The balance between type 1 and type 2 cytokines changes and chronic inflammation is induced. The number, transport, and function of immune protective cells increases. By suppressing type 1 cytokines and protective T cells and increasing function of defensive T cells, susceptibility to certain cancers may increase (Esch et al., 2002). The body’s physiological stress response is also suspected to have negative effects on the disease progression of viral infections such as SARS-CoV-2 (Peters et al., 2021).
How the effects of chronic stress can drive aging processes is evident at the molecular genetic level, as seen, e.g., in our chromosomes (Dobos & Paul, 2019). In a study by Mathur et al. (2016), a minimal association was found between perceived psychological stress and a decrease in telomere length.

Telomeres are regions of repetitive nucleotide sequences associated with specialized proteins at the ends of linear chromosomes. They protect the end regions of chromosomal DNA from progressive degradation and ensure the integrity of linear chromosomes via preventing DNA repair systems from confusing the outermost ends of the DNA strand with a double-strand break (Jacobs, 2013). Hence, telomeres are non-coding DNA segments that serve a protective role during DNA transcription: A small number of base pairs at the ends of a chromosome are lost during each transcription, resulting in an overall shortening of the chromosome after many duplications. Telomeres thus have a function as a bumper that prevents functional coding segments from being truncated during duplication. This buffer grows shorter during the lifetime of a cell, and its cycles of transcription and replication. Hence, although telomeres are routinely replenished by telomerase, their gradual attrition over the lifespan may contribute to aging and disease (Esch et al., 2018; Mathur et al, 2016). Thus, short-term, and chronic stress can have an impact on cell aging and chromosomal integrity. At the cellular level, this may favor age-related diseases such as Alzheimer’s, cardiovascular disease, type II diabetes or even general muscular atrophy (Esch et al., 2018; Ludlow et al., 2013; Stefano et al., 2005).
It has been shown that telomere length is influenced not only by individual genetic predisposition, harmful noxae, and oxidative or psychological stress, but also by the individual’s own health behavior (Bär & Blasco, 2016). At the same time, the probability of the occurrence of mental and somatic illnesses is increased (Esch, 2003). Especially the use of MBIs has proven to be particularly effective in stress reduction in this context (Bhasin et al., 2013; Black et al., 2013; Esch, 2020; Esch & Stefano, 2022; Niles et al., 2014).
MBIs contribute to the restoration of the balance between sympathetic and parasympathetic nervous system.

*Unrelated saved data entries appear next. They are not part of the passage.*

**config.mk**
```make
export PLATFORM = sky130hd
export DESIGN_NAME = ram_access_ctrl
export DESIGN_NICKNAME = d
export VERILOG_FILES = /design/src/rtl/ram_access_ctrl.sv
export SDC_FILE = /design/constraint.sdc
export NUM_CORES = 1
export LEC_CHECK = 0
export BUFFER_PORTS_ARGS = -buffer_cell sky130_fd_sc_hd__buf_2
export CAP_MARGIN = 15
export CORE_ASPECT_RATIO = 0.7
export CORE_UTILIZATION = 40
export DETAILED_ROUTE_END_ITERATION = 12
export HOLD_SLACK_MARGIN = 0.06
export PLACE_DENSITY = 0.67
export REMOVE_ABC_BUFFERS = 1
export SETUP_SLACK_MARGIN = 0.5
export SLEW_MARGIN = 0
export SYNTH_ARGS = -nofsm -noshare
export SYNTH_HDL_FRONTEND = slang
export SYNTH_SLANG_ARGS = --single-unit
```
**constraint.sdc**
```tcl
create_clock -name i_clk -period 2.3 [get_ports i_clk]
set_input_delay 0.46 -clock i_clk [delete_from_list [all_inputs] [get_ports i_clk]]
set_output_delay 0.46 -clock i_clk [all_outputs]
set_load 0.03 [all_outputs]
```
**src/rtl/ram_access_ctrl.sv**
```systemverilog
// Synchronous front end for an asynchronous RAM.
// Takes one read or write request at a time over a valid/ready handshake.
// Write strobe timing is set by SETUP/PULSE/HOLD_CYCLES and read timing by READ_CYCLES.
// Address and data stay stable for the whole strobe window.
// Every output comes straight from a flop.
module ram_access_ctrl #(
   parameter int ADDR_WIDTH   = 16,
   parameter int DATA_WIDTH   = 16,
   parameter int SETUP_CYCLES = 1,
   parameter int PULSE_CYCLES = 2,
   parameter int HOLD_CYCLES  = 1,
   parameter int READ_CYCLES  = 2
) (
   input  logic                  i_clk,
   input  logic                  i_nrst,
   input  logic                  i_reqValid,
   output logic                  o_reqReady,
   input  logic                  i_reqWrite,
   input  logic [ADDR_WIDTH-1:0] i_reqAddress,
   input  logic [DATA_WIDTH-1:0] i_reqData,
   output logic                  o_done,
   output logic [DATA_WIDTH-1:0] o_readData,
   output logic [ADDR_WIDTH-1:0] o_ramAddress,
   output logic                  o_ramWriteNEn,
   output logic [DATA_WIDTH-1:0] o_ramWriteData,
   input  logic [DATA_WIDTH-1:0] i_ramReadData,
   output logic                  o_ramNoe
);

   // The phase counter counts down to zero, so each phase loads its length minus one.
   localparam logic [7:0] S_LOAD = 8'(SETUP_CYCLES - 1);
   localparam logic [7:0] P_LOAD = 8'(PULSE_CYCLES - 1);
   localparam logic [7:0] H_LOAD = 8'(HOLD_CYCLES - 1);
   localparam logic [7:0] R_LOAD = 8'(READ_CYCLES - 1);

   typedef enum logic [2:0] {IDLE, W_SETUP, W_PULSE, W_HOLD, R_ACCESS} state_t;

   state_t                state, state_nxt;
   logic [7:0]            cnt, cnt_nxt;
   logic                  ready_nxt, done_nxt, wen_nxt, noe_nxt;
   logic [ADDR_WIDTH-1:0] addr_nxt;
   logic [DATA_WIDTH-1:0] wdata_nxt, rdata_nxt;
   logic                  accept;

   assign accept = i_reqValid & o_reqReady;

   // Next state, phase timing and the next value of every registered output.
   always_comb begin
      state_nxt = state;
      cnt_nxt   = cnt;
      ready_nxt = o_reqReady;
      done_nxt  = 1'b0;
      wen_nxt   = o_ramWriteNEn;
      noe_nxt   = o_ramNoe;
      addr_nxt  = o_ramAddress;
      wdata_nxt = o_ramWriteData;
      rdata_nxt = o_readData;
      case (state)
         IDLE: begin
            // Ready comes up on the first edge after reset and stays up until an accept.
            ready_nxt = 1'b1;
            if (accept) begin
               ready_nxt = 1'b0;
               addr_nxt  = i_reqAddress;
               wdata_nxt = i_reqData;
               if (i_reqWrite) begin
                  state_nxt = W_SETUP;
                  cnt_nxt   = S_LOAD;
               end else begin
                  state_nxt = R_ACCESS;
                  cnt_nxt   = R_LOAD;
                  noe_nxt   = 1'b0;
               end
            end
         end
         W_SETUP: begin
            if (cnt == 8'd0) begin
               state_nxt = W_PULSE;
               cnt_nxt   = P_LOAD;
               wen_nxt   = 1'b0;
            end else begin
               cnt_nxt = cnt - 8'd1;
            end
         end
         W_PULSE: begin
            if (cnt == 8'd0) begin
               state_nxt = W_HOLD;
               cnt_nxt   = H_LOAD;
               wen_nxt   = 1'b1;
            end else begin
               cnt_nxt = cnt - 8'd1;
            end
         end
         W_HOLD: begin
            if (cnt == 8'd0) begin
               state_nxt = IDLE;
               done_nxt  = 1'b1;
               ready_nxt = 1'b1;
            end else begin
               cnt_nxt = cnt - 8'd1;
            end
         end
         R_ACCESS: begin
            // Capture the RAM output on the edge that ends the last output-enable cycle.
            if (cnt == 8'd0) begin
               state_nxt = IDLE;
               noe_nxt   = 1'b1;
               rdata_nxt = i_ramReadData;
               done_nxt  = 1'b1;
               ready_nxt = 1'b1;
            end else begin
               cnt_nxt = cnt - 8'd1;
            end
         end
         default: begin
            state_nxt = IDLE;
            cnt_nxt   = 8'd0;
            ready_nxt = 1'b0;
            wen_nxt   = 1'b1;
            noe_nxt   = 1'b1;
         end
      endcase
   end

   // State and output registers; reset drops both strobes to inactive right away.
   always_ff @(posedge i_clk or negedge i_nrst) begin
      if (!i_nrst) begin
         state          <= IDLE;
         cnt            <= 8'd0;
         o_reqReady     <= 1'b0;
         o_done         <= 1'b0;
         o_ramWriteNEn  <= 1'b1;
         o_ramNoe       <= 1'b1;
         o_ramAddress   <= '0;
         o_ramWriteData <= '0;
         o_readData     <= '0;
      end else begin
         state          <= state_nxt;
         cnt            <= cnt_nxt;
         o_reqReady     <= ready_nxt;
         o_done         <= done_nxt;
         o_ramWriteNEn  <= wen_nxt;
         o_ramNoe       <= noe_nxt;
         o_ramAddress   <= addr_nxt;
         o_ramWriteData <= wdata_nxt;
         o_readData     <= rdata_nxt;
      end
   end

endmodule

```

In the process, the catecholamine and cortisol hormone equilibrium is adjusted. While psychological stress declines and a positive state of mind is re-established, both conditions, as described, are associated with an effect on telomeres (Epel et al., 2004). The length of telomeres appears positively changed already over short periods of time (Ornish et al., 2013; Puterman et al., 2015). Moreover, recent study results suggest that lifestyle interventions also have a positive effect on mitochondrial bioenergetics, insulin secretion, and a reduction in inflammatory processes (Stefano at al., 2019). Dysfunctional mitochondrial processes thus lead to impaired energy translocation in the brain and neuropsychiatric symptoms (Büttiker et al., 2022). Therefore, lifestyle interventions and MBIs include RR as a parameter of metabolic “correction”, thus also causing cognitive and mental “awareness” (Stefano at al., 2019).
Taken together, the mind affects the body – and this may happen even on cellular, chromosomal, and mitochondrial levels.